##### RECORDS PROVIDED #####
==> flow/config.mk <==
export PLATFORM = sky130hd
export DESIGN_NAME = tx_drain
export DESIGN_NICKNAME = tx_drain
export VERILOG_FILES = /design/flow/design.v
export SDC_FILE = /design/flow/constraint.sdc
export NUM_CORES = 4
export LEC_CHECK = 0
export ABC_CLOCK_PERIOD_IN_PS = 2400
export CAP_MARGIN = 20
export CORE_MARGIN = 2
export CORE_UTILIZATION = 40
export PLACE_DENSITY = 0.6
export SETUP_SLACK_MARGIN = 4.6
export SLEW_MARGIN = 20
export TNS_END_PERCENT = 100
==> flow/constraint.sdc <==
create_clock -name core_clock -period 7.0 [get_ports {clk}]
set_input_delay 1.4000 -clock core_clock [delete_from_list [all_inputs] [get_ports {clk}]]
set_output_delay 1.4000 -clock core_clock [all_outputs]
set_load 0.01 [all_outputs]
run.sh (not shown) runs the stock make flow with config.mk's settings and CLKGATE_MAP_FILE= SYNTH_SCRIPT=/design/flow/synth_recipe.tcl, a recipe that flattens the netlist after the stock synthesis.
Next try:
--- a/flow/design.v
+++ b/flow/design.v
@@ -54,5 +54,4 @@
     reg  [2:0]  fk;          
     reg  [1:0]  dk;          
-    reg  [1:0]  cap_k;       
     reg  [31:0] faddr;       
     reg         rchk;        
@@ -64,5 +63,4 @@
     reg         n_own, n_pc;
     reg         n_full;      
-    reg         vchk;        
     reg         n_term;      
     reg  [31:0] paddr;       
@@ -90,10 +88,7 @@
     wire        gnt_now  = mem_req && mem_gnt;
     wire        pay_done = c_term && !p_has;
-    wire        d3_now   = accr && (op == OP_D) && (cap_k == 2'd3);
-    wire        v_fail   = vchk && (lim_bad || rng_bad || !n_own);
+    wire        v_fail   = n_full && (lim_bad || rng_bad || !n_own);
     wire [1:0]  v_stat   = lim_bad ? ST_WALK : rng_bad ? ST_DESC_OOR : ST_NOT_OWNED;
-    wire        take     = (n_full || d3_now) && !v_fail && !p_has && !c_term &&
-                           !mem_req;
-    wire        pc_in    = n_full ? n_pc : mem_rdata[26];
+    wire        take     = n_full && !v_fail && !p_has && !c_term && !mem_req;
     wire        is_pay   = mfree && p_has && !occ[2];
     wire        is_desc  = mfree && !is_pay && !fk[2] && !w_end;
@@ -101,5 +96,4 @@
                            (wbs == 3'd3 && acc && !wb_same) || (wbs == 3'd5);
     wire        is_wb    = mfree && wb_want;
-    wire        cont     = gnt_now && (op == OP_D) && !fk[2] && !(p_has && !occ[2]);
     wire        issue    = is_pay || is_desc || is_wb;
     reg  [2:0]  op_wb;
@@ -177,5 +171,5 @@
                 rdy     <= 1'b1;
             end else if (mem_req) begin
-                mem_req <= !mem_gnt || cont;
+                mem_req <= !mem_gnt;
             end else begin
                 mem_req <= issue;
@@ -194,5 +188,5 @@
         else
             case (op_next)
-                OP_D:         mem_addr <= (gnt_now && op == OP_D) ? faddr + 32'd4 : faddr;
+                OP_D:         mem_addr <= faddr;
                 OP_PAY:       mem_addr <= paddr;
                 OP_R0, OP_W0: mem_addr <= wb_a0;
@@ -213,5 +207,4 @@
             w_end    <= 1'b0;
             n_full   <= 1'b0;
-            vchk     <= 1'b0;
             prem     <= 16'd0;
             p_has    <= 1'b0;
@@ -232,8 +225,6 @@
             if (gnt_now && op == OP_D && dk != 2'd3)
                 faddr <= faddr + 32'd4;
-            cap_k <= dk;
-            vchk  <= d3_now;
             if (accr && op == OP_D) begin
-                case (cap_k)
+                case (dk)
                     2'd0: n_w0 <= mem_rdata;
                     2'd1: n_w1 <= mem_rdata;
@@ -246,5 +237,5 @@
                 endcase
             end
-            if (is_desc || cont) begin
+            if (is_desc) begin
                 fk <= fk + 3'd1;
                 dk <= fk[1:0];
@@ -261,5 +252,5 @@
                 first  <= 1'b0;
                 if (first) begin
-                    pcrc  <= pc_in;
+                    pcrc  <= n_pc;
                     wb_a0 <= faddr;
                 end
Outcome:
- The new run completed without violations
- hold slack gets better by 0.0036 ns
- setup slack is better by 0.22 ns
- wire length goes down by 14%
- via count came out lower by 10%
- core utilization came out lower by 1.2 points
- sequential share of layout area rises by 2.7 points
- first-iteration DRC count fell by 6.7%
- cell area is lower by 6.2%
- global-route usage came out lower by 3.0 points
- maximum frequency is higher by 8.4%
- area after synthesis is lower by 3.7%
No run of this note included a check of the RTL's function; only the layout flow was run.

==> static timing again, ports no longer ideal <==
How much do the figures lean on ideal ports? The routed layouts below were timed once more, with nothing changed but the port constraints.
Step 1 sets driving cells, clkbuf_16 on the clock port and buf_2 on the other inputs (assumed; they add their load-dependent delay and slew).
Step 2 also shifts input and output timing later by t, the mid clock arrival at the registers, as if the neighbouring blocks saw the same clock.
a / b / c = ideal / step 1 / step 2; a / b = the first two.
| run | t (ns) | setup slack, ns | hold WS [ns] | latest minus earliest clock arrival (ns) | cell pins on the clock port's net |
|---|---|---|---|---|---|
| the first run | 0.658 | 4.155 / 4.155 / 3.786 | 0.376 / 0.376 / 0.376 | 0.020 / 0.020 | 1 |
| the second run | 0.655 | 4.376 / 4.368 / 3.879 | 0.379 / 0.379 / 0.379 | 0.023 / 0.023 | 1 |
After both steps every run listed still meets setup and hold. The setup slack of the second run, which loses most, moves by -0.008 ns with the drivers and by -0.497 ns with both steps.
This is an optimization exercise on Yosys and OpenROAD, whose aim is small area, a short achievable clock period and few clock cycles, not a production implementation.
In this exercise RTL edits were held to simulation tests only and were not proved equivalent to the original.
No activity file was given, so power comes from the tool's default toggle rates.

==> flow/design.v, too long to show whole: its modules and the start of the top module <==
// module jtlvi_core: 1114 lines
// module jtlvi_mem: 104 lines
// module jtlvi_add17: 47 lines
module jtlvi_core (
  input             clk,
  input             rst,         
  input             bus_valid,
  input             bus_we,
  input      [7:0]  bus_addr,
  input      [31:0] bus_wdata,
  output reg        rsp_valid,
  output reg [31:0] rsp_rdata,
  output reg        rsp_err,
  output reg        irq
);
  // ...
==> flow/flow/run.sh <==
#!/bin/bash
set -euo pipefail
bash standard.sh SETUP_SLACK_MARGIN=9.0 ABC_CLOCK_PERIOD_IN_PS=4500 finish > standard_flow.log 2>&1
==> flow/standard.sh <==
#!/bin/bash
# synth_recipe.tcl (not shown) runs the flow's synth.tcl, then flattens the netlist and writes it again
# the make line also repeats each setting of config.mk as NAME=value (left out here)
make -C /OpenROAD-flow-scripts/flow DESIGN_CONFIG=/design/flow/config.mk WORK_HOME=/design/flow/orfs CLKGATE_MAP_FILE= SYNTH_SCRIPT=/design/flow/synth_recipe.tcl "${@:-finish}"
==> flow/config.mk <==
export PLATFORM = sky130hd
export DESIGN_NAME = jtlvi_core
export DESIGN_NICKNAME = jtlvi_core
export VERILOG_FILES = /design/flow/design.v
export SDC_FILE = /design/flow/constraint.sdc
export NUM_CORES = 8
export LEC_CHECK = 0
export CAP_MARGIN = 30
export CORE_MARGIN = 2
export CORE_UTILIZATION = 40
export PLACE_DENSITY = 0.6
export SLEW_MARGIN = 30
==> flow/constraint.sdc <==
create_clock -name core_clock -period 14.0 [get_ports {clk}]
set_input_delay 2.8000 -clock core_clock [delete_from_list [all_inputs] [get_ports {clk}]]
set_output_delay 2.8000 -clock core_clock [all_outputs]
set_load 0.01 [all_outputs]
#####
— YOUR GOAL —
Wherever "else" occurs in the records above, copy the line it sits in.

— OUTPUT OF THE TASK —
             end else if (mem_req) begin
             end else begin
         else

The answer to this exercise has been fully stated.